Troppe incertezze e tante domande. Quanti rimarranno nelle due Province? Quanti passeranno ai Comuni o alla alla Regione?

Polizia Provinciale occupa il consiglio a Perugia

La polizia provinciale ha occupato la sala del consiglio provinciale di Perugia. E’ successo poco dopo l’ora di pranzo di martedì 23 febbraio. Un segno di protesta legato all’incertezza sul futuro degli agenti, coinvolti dalla riforma Delrio. Non è ancora chiaro, infatti, quanti sono gli esuberi. Troppe incertezze e tante domande. Quanti rimarranno nelle due Province? Quanti passeranno ai Comuni o alla Regione?

Wanda Scarpelli della Cgil, Funzione Pubblica, annuncia che ci sarà un presidio costante all’interno della sala del consiglio provinciale, in piazza Italia a Perugia, da parte della Polizia Provinciale. Giovedì prossimo intanto hanno riconvocato l’assemblea, alla quale inviteranno l’assessore regionale Antonio Bartolini.

Polizia Provinciale

rosanna trovò«Tutti i 94 dipendenti della polizia provinciale di Perugia sono stati inseriti nel portale del Ministero della Funzione Pubblica . Lo ha detto il Maresciallo Maggiore, Rosanna Trovò. Non sappiamo esattamente il numero dei poliziotti provinciali che la Provincia terrà per lo svolgimento delle funzioni di vigilanza ambientale e ancora non sappiamo la disponibilià finanziaria della Regione  per lo svolgimento della funzione di vigilanza ittico-venatoria. Non sappiamo quanti posti saranno offerti dai Comuni per il trasferimento nella Polizia Municipale, così come previsto per legge per la collocazione dei poliziotti provinciali dichiarati in esubero, solo il Comune di Perugia ha messo a disposizione 6 posti – ha spiegato –  Tante incertezze e poche risposte, sicuramente più di 50 dipendenti dovranno trovare un’altra collocazione ma le strade al momento sono tutte sbarrate, inoltre ancora non è  stata applicata la normativa del Governo stesso, il decreto Madia che prevede il trasferimento automatico presso altri Enti per il personale che già vi prestava servizio.
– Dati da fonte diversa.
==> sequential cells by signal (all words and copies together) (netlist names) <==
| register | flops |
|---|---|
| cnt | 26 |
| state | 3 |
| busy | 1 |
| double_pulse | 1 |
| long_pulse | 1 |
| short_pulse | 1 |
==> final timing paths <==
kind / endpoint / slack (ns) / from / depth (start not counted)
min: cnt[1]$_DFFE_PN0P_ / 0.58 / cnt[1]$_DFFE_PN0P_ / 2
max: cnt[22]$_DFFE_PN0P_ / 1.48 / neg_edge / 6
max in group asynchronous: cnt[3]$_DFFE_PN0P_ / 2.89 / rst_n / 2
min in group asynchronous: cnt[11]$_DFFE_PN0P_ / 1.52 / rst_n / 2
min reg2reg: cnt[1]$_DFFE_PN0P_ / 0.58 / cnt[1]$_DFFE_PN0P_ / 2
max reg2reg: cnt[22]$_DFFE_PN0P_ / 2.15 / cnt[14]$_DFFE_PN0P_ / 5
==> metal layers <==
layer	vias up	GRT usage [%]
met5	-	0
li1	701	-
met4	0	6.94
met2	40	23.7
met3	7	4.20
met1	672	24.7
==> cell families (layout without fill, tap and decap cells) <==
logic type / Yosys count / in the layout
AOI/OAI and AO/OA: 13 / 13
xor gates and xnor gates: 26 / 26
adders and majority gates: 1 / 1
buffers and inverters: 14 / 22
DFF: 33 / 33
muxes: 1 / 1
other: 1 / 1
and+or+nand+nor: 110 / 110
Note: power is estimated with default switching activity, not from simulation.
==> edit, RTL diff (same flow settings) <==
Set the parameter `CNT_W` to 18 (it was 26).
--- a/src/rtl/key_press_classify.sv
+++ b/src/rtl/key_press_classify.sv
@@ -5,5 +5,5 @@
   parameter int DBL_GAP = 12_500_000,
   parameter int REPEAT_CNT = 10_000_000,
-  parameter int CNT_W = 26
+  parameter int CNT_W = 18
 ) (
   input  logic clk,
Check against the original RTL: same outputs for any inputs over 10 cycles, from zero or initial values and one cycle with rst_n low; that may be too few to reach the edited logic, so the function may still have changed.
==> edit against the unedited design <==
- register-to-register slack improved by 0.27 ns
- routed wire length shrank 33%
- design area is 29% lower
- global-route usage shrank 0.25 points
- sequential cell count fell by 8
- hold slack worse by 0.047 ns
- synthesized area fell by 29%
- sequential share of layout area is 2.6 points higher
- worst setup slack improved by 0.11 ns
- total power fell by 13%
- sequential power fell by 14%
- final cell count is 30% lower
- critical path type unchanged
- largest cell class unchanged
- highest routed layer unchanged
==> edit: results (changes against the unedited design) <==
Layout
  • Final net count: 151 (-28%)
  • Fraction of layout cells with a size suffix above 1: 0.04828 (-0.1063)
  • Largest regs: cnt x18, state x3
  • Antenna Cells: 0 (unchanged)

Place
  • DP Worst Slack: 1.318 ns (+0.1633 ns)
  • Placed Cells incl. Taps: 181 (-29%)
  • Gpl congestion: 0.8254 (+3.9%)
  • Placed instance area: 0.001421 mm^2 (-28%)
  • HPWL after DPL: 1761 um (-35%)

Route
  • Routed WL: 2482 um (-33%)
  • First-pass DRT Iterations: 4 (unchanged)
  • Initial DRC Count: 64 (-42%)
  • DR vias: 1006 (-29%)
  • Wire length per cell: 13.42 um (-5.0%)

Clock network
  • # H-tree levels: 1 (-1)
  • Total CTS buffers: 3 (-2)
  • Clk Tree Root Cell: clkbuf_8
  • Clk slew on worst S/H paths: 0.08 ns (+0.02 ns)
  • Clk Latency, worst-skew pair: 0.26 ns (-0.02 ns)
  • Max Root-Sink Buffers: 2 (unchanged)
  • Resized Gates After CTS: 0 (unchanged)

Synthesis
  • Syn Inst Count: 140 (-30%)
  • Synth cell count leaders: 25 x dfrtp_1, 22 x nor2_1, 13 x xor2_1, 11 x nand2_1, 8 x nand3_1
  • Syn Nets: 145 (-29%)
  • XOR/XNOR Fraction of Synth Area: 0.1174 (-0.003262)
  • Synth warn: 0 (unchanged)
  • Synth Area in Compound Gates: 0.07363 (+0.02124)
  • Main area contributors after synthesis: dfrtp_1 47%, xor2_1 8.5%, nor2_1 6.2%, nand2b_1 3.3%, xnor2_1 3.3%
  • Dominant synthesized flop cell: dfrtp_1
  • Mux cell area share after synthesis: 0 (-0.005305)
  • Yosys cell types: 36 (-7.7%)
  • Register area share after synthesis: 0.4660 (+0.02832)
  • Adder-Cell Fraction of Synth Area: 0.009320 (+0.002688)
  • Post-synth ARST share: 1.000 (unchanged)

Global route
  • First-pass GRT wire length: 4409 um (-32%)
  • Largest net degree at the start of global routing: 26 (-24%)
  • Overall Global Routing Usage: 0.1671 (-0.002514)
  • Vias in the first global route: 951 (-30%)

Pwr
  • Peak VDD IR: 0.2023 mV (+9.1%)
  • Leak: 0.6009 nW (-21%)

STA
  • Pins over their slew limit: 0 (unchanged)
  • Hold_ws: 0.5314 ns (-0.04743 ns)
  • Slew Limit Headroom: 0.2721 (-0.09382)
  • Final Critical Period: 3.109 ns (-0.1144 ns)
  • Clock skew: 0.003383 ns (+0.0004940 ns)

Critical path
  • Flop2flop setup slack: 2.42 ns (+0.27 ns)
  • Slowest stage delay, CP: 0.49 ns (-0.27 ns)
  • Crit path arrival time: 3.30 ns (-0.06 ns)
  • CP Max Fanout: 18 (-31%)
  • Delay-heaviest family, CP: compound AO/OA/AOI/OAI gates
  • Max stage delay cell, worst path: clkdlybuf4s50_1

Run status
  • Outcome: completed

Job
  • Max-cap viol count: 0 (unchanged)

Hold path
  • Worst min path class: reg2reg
### config.mk
export PLATFORM = sky130hd
export DESIGN_NAME = axil_mem_sched
export DESIGN_NICKNAME = d
export VERILOG_FILES = /design/src/rtl/axil_mem_sched.sv
export SDC_FILE = /design/constraint.sdc
export NUM_CORES = 1
export LEC_CHECK = 0
export ABC_AREA = 1
export ABC_CLOCK_PERIOD_IN_PS = 1800
export BUFFER_PORTS_ARGS = -buffer_cell sky130_fd_sc_hd__buf_4
export CAP_MARGIN = 10
export CORE_AREA = 4 4 132 134
export CTS_BUF_LIST = sky130_fd_sc_hd__clkbuf_2 sky130_fd_sc_hd__clkbuf_4 sky130_fd_sc_hd__clkbuf_8
export DETAILED_ROUTE_END_ITERATION = 10
export DIE_AREA = 0 0 136 138
export PLACE_DENSITY = 0.57
export SYNTH_ARGS = -nofsm -noshare
export SYNTH_HDL_FRONTEND = slang
export SYNTH_SLANG_ARGS = --single-unit
### constraint.sdc
create_clock -name clk_i -period 1.8 [get_ports clk_i]
set_clock_uncertainty 0.1 [all_clocks]
set_input_delay 0.45 -clock clk_i [delete_from_list [all_inputs] [get_ports clk_i]]
set_output_delay 0.45 -clock clk_i [all_outputs]
set_load 0.03 [all_outputs]
### src/rtl/axil_mem_sched.sv
// rtl/axil_mem_sched.sv - AXI-Lite to single-port byte-enabled memory scheduler
// Round-robin read/write arbitration, one access at a time, responses held until accepted.

package axil_mem_sched_pkg;
  localparam int unsigned AXIL_AW = 18;
  localparam int unsigned AXIL_DW = 64;

  typedef struct packed {
    logic [AXIL_AW-1:0] addr;
    logic [2:0]         prot;
  } axil_ax_t;

  typedef struct packed {
    logic [AXIL_DW-1:0]   data;
    logic [AXIL_DW/8-1:0] strb;
  } axil_w_t;

  typedef struct packed {
    logic [1:0] resp;
  } axil_b_t;

  typedef struct packed {
    logic [AXIL_DW-1:0] data;
    logic [1:0]         resp;
  } axil_r_t;

  typedef struct packed {
    axil_ax_t aw;
    logic     aw_valid;
    axil_w_t  w;
    logic     w_valid;
    logic     b_ready;
    axil_ax_t ar;
    logic     ar_valid;
    logic     r_ready;
  } axil_req_t;

  typedef struct packed {
    logic    aw_ready;
    logic    w_ready;
    axil_b_t b;
    logic    b_valid;
    logic    ar_ready;
    axil_r_t r;
    logic    r_valid;
  } axil_resp_t;
endpackage

module axil_mem_sched #(
  parameter int unsigned AW  = 18,
  parameter int unsigned DW  = 64,
  parameter int unsigned OFF = $clog2(DW/8),
  parameter int unsigned MAW = AW - OFF + 1,
  parameter type axil_req_t  = axil_mem_sched_pkg::axil_req_t,
  parameter type axil_resp_t = axil_mem_sched_pkg::axil_resp_t
) (
  input  logic            clk_i,
  input  logic            arst_ni,
  input  axil_req_t       req_i,
  output axil_resp_t      resp_o,
  output logic [MAW-1:0]  mem_addr_o,
  output logic            mem_we_o,
  output logic [DW/8-1:0] mem_be_o,
  output logic [DW-1:0]   mem_wdata_o,
  input  logic [DW-1:0]   mem_rdata_i,
  output logic            busy_o
);

  typedef enum logic [1:0] {IDLE, RD_DATA, R_RSP, B_RSP} state_e;

  state_e        state_q, state_d;
  logic          prio_q, prio_d;
  logic [DW-1:0] rdata_q, rdata_d;

  logic rd_req, wr_req, grant_rd, grant_wr;

  assign rd_req   = req_i.ar_valid;
  assign wr_req   = req_i.aw_valid & req_i.w_valid;
  // prio_q=1 favours the write side when both are pending
  assign grant_wr = wr_req & (~rd_req | prio_q);
  assign grant_rd = rd_req & (~wr_req | ~prio_q);

  always_comb begin
    state_d     = state_q;
    prio_d      = prio_q;
    rdata_d     = rdata_q;
    resp_o      = '0;
    resp_o.r.data = rdata_q;
    mem_we_o    = 1'b0;
    mem_be_o    = req_i.w.strb;
    mem_wdata_o = req_i.w.data;
    mem_addr_o  = {req_i.ar.prot[1], req_i.ar.addr[AW-1:OFF]};

    unique case (state_q)
      IDLE: begin
        if (grant_rd) begin
          resp_o.ar_ready = 1'b1;
          prio_d          = 1'b1;
          state_d         = RD_DATA;
        end else if (grant_wr) begin
          resp_o.aw_ready = 1'b1;
          resp_o.w_ready  = 1'b1;
          mem_we_o        = 1'b1;
          mem_addr_o      = {req_i.aw.prot[1], req_i.aw.addr[AW-1:OFF]};
          prio_d          = 1'b0;
          state_d         = B_RSP;
        end
      end
      RD_DATA: begin
        rdata_d = mem_rdata_i;
        state_d = R_RSP;
      end
      R_RSP: begin
        resp_o.r_valid = 1'b1;
        if (req_i.r_ready) state_d = IDLE;
      end
      B_RSP: begin
        resp_o.b_valid = 1'b1;
        if (req_i.b_ready) state_d = IDLE;
      end
      default: state_d = IDLE;
    endcase
  end

  always_ff @(posedge clk_i or negedge arst_ni) begin
    if (!arst_ni) begin
      state_q <= IDLE;
      prio_q  <= 1'b0;
      rdata_q <= '0;
    end else begin
      state_q <= state_d;
      prio_q  <= prio_d;
      rdata_q <= rdata_d;
    end
  end

  assign busy_o = (state_q != IDLE);

  logic unused_ok;
  assign unused_ok = ^{req_i.aw.addr[OFF-1:0], req_i.ar.addr[OFF-1:0],
                       req_i.aw.prot[2], req_i.aw.prot[0],
                       req_i.ar.prot[2], req_i.ar.prot[0]};

endmodule

* Yosys cells after proc, flatten, opt, wreduce, memory -nomap -nowiden
Index checks and enable logic that the tools add are counted.
** Word-level totals
- Flip-flop bits (word level) :: 67
- Input bits :: 185
- Output and inout port bits :: 163
- Logic and storage cells :: 42
** Operators by class
- Equality and inequality tests :: 6
- Mux-type cells :: 20
- Bitwise logic cells :: 8
- Reductions and logical operators :: 5
** Operator list (count)
- 2-to-1 mux 16 bit :: 3
- 2-to-1 mux 2 bit :: 7
- 2-to-1 mux 1 bit :: 9
- case mux 2 bit (4 select lines) :: 1
- equality test 2 bit, second input constant :: 2
- inequality test 2 bit, second input constant :: 2
- nonzero test 2 bit :: 2
- bitwise AND 1 bit :: 3
- inequality test 3 bit, second input constant :: 1
- inverter 1 bit :: 3
- AND reduction 3 bit :: 1
- equality test 2 x 1 -> 1 bit, second input constant :: 1
- zero test 2 bit :: 1
- OR 1 bit :: 2
- AND reduction 2 bit :: 1

* Longest topological paths before layout
- Word-level depth :: 6
- Gate-level depth with buffers :: 7
- Gate-level depth less buffers :: 6

* Least setup slack after synthesis
No wires, ideal clock.
- Kind :: register to output
- From :: register state_q[0]
- To :: output port mem_addr_o[10]
- Arrival :: 1.349 ns
- Required time :: 1.250 ns
- Setup slack :: -0.099 ns
- Cell stages (with the launch flop) :: 8
- Buffers on the path :: 2
- Cell sequence :: dfrtp_1 > buf_6 > nor2_8 > inv_2 > nor2_8 > buf_6 > nand2_1 > nand2_1
** Between the ends
- Longest elaborated chain between the ends :: 2
** RTL lines
- start: declaration :: line 71 : state_e state_q, state_d;
- start signal: assignment :: line 131 : state_q <= state_d;
- zero test 2 bit :: line 94 : unique case (state_q)
- 2-to-1 mux 16 bit :: line 94
- end: declaration :: line 61 : output logic [MAW-1:0] mem_addr_o,
Every way passes these cells.

* Worst setup path in the final report
- From :: register state_q[1]
- To :: output port mem_addr_o[9]
Same word-level chain as after synthesis.

==> impl_metrics.yaml <==
flow_run:
  maxCapViolCount: 0
finish:
  final_common_cell: "buf_4"
  layout.nets: 760
  final_cell_area_mm2: 0.00527
  final_cell_count_no_fill: 798
  mostFrequentLayoutCells: "buf_4, nand2_1, nand3_1, dfrtp_1, buf_6"
  post-route-util: 0.324
  diodes: 0
  synthToLayoutAreaGrowth_pct: 46.6
  drive_gt1_frac: 0.450
  num-fill-cells: 1729
setup_path:
  crit_path_end_kind: "primary output"
  path_cells: "nor2_8, inv_4, nor2_8, buf_6, nand2_1, nand2_4, buf_6"
  arrival_ns: 1.52
  start_kind: "flop"
  critPathMaxFanout: 8
  reg2regPathDepth: 8
  crit_required_ns: 1.25
  rr_startpoint: "state_q[0]"
  cpPeakStageDelay_ns: 0.44
  worstSetupPathType: "reg2out"
  slowest_stage: "dfrtp_2"
  r2r-end: "rdata_q[15]"
  rrSetupSlack_ns: 0.18
clock_tree:
  cts_buffers: 9
  clockRootBuffer: "clkbuf_8"
  cts_max_level: 3
  cts_tree: "yes"
  clockBufferDepth: 2
  clk_latency_ns: 0.33
  clk_pin_slew_worst_paths_ns: 0.07
  clock-sinks: 67
power_and_ir_drop:
  p_sw_frac: 0.471
  ir_drop_mv: 0.604
  power.switching_mw: 4.62
  pwr-share-clk: 0.125
  power.leakage_nw: 2.90
  power_density_mw_per_mm2: 1860
  seq_power_share: 0.271
  p_comb_frac: 0.603
  p_int_mw: 5.19
timing:
  post-route-period-util: 1.15
  final_max_slew_viol_count: 0
  setup_viol: 23
  hold_viol_final: 0
  fmax_ghz: 0.483
  min_period_ns: 2.07
  rsz0062_at_grt: "yes"
  fin_ws_ns: -0.272
  hold_slack_ns: 0.244
synthesis:
  syn-cell-area_mm2: 0.00360
  synth_area_leader_cell: "dfrtp_1"
  synth.distinct_cells: 16
  synth.top_cells.by_area: "dfrtp_1, nand2_1, buf_4"
  synth.avg_cell_area_um2: 8.10
  synth_warnings: 0
  synth_top_area_share: 0.466
  ys_ff_latch: 67
  ys_seq_area_frac: 0.466
  syn_inst: 444
detailed_routing:
  drc: 0
  wl_mm: 11.5
  ant_nets: 0
  via_count: 3233
  wl_per_cell_um: 14.4
  firstDrtPassIters: 4
  drtIter0Drc: 145
  avgViaCountPerCell: 4.05
worst_hold_path:
  min_path_type: "in2reg"
  whs_path_depth: 3
  holdCritStartpoint: "mem_rdata_i[26]"
  hold_end: "rdata_q[26]"
grt:
  grt_pass1_vias: 3231
  grt_pass1_wl_mm: 17.4
  grt_overflow: 0
  grt_max_degree: 46
  grt_use_total: 0.118
  grt_antenna_before_repair: 0
place:
  hpwlAfterDp_mm: 8.26
  dpl_worst_slack_ns: -0.188
  place.port_buffers: 189
  dp.cells: 771
  place_area_mm2: 0.00479
  gp_congestion: 0.714
die:
  fp-row-count: 47
  core_mm2: 0.0163
  die-area_mm2: 0.0188
  fp.dieH_um: 138
  io_pins: 348
  die_w_um: 136
  start_util: 0.221
outcome:
  status: "complete, but fails checks"
  violations: "setup timing"
-- per-stage QoR --
step                setup TNS, ns  power, mW
global route                -7.53       10.5
CTS                         -6.19       9.83
detailed placement          -2.96       8.17
global placement            -2.86       8.13
floorplan                       0       6.40
finish                      -5.34       9.81
-- critical path: cells and delay by family (launching register included) --
family / cells / cell delay, ns
and+or+nand+nor: 4 / 0.41
DFF: 1 / 0.44
buffers and inverters: 3 / 0.32
-- layout make-up --
cell class                      count  area (µm²)  area share
Clock buffer                       11         145      0.0275
Clock inverter                      3        40.0     0.00759
Inverter                           10        40.0     0.00759
Multi-Input combinational cell    269        1250       0.237
Sequential cell                    67        1680       0.318
Tap cell                          220         275      0.0522
Timing Repair Buffer              218        1840       0.349
-- power groups by stage --
| stage | registers [mW] | clock network, mW | logic (mW) |
|---|---|---|---|
| 2_1_floorplan | 4.03 | 0 | 2.37 |
| 3_3_place_gp | 2.66 | 0 | 5.47 |
| 3_5_place_dp | 2.68 | 0 | 5.49 |
| 4_1_cts | 2.66 | 1.29 | 5.88 |
| 5_1_grt | 2.76 | 1.35 | 6.40 |
| 6_report | 2.66 | 1.23 | 5.92 |
-- layer usage --
| layer | up-vias | track usage | wire, µm |
|---|---|---|---|
| li1 | 1557 | - | - |
| met1 | 1501 | 0.133 | 4310 |
| met2 | 147 | 0.197 | 5640 |
| met3 | 28 | 0.0443 | 1230 |
| met4 | 0 | 0.0525 | 295 |
| met5 | - | 0 | 0 |
-- state kept, by name, summed over array words and instances (netlist names) --
signal / flops
state_q: 2
prio_q: 1
rdata_q: 64
-- logic make-up (layout without fill, tap and decap cells) --
logic type / Yosys count / count (layout) / share of synthesized area
flops: 67 / 67 / 0.466
simple gates: 263 / 263 / 0.309
other cells: 1 / 4 / 0.00104
compound gates: 2 / 2 / 0.00278
buf+inv: 111 / 242 / 0.221
-- synthesized netlist by cell type --
library cell and count:
conb_1 1, nand3_2 1, inv_1 7, nand3_1 66, nand2_1 190, buf_4 84, nand2_2 1, o21ai_0 2
dfrtp_1 67, nor2_8 2, clkinv_1 1, nor2_1 3, inv_2 2, clkbuf_1 1, buf_2 9, buf_6 7
-- timing repair --
action | CTS | global route
pin swaps | 3 | 2
endpoints found under the setup margin | 23 | 23
endpoints found under the hold margin | 23 | 0
gates resized for setup | 37 | 14
setup buffers | 8 | 3
gates cloned | 1 | 0
hold buffers | 1 | 0
-- worst max path at each step --
| stage | start | to | cells past startpoint |
|---|---|---|---|
| CTS | state_q[1] | mem_addr_o[14] | 7 |
| detailed placement | req_i[1] | mem_addr_o[14] | 7 |
| global route | state_q[1] | mem_addr_o[12] | 7 |
| global placement | req_i[1] | mem_addr_o[2] | 7 |
| floorplan | state_q[0] | mem_addr_o[10] | 7 |
| finish | state_q[1] | mem_addr_o[9] | 7 |
Power figures use the tool's default switching activity.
Ci sentiamo abbandonati dalle Istituzioni e non riusciamo a trovare delle risposte a questa nostra situazione».

E’ una cosa assurda e non c’è una via uscita ha detto ancora:  “E’ questa la percezione che abbiamo e non siamo assolutamente tranquilli. Lo stipendio per ora è garantito fino al 31 dicembre 2016 dopo – ha concluso – andiamo in mobilità con il 70/80 per cento dello stipendio base e come ultimo step il licenziamento».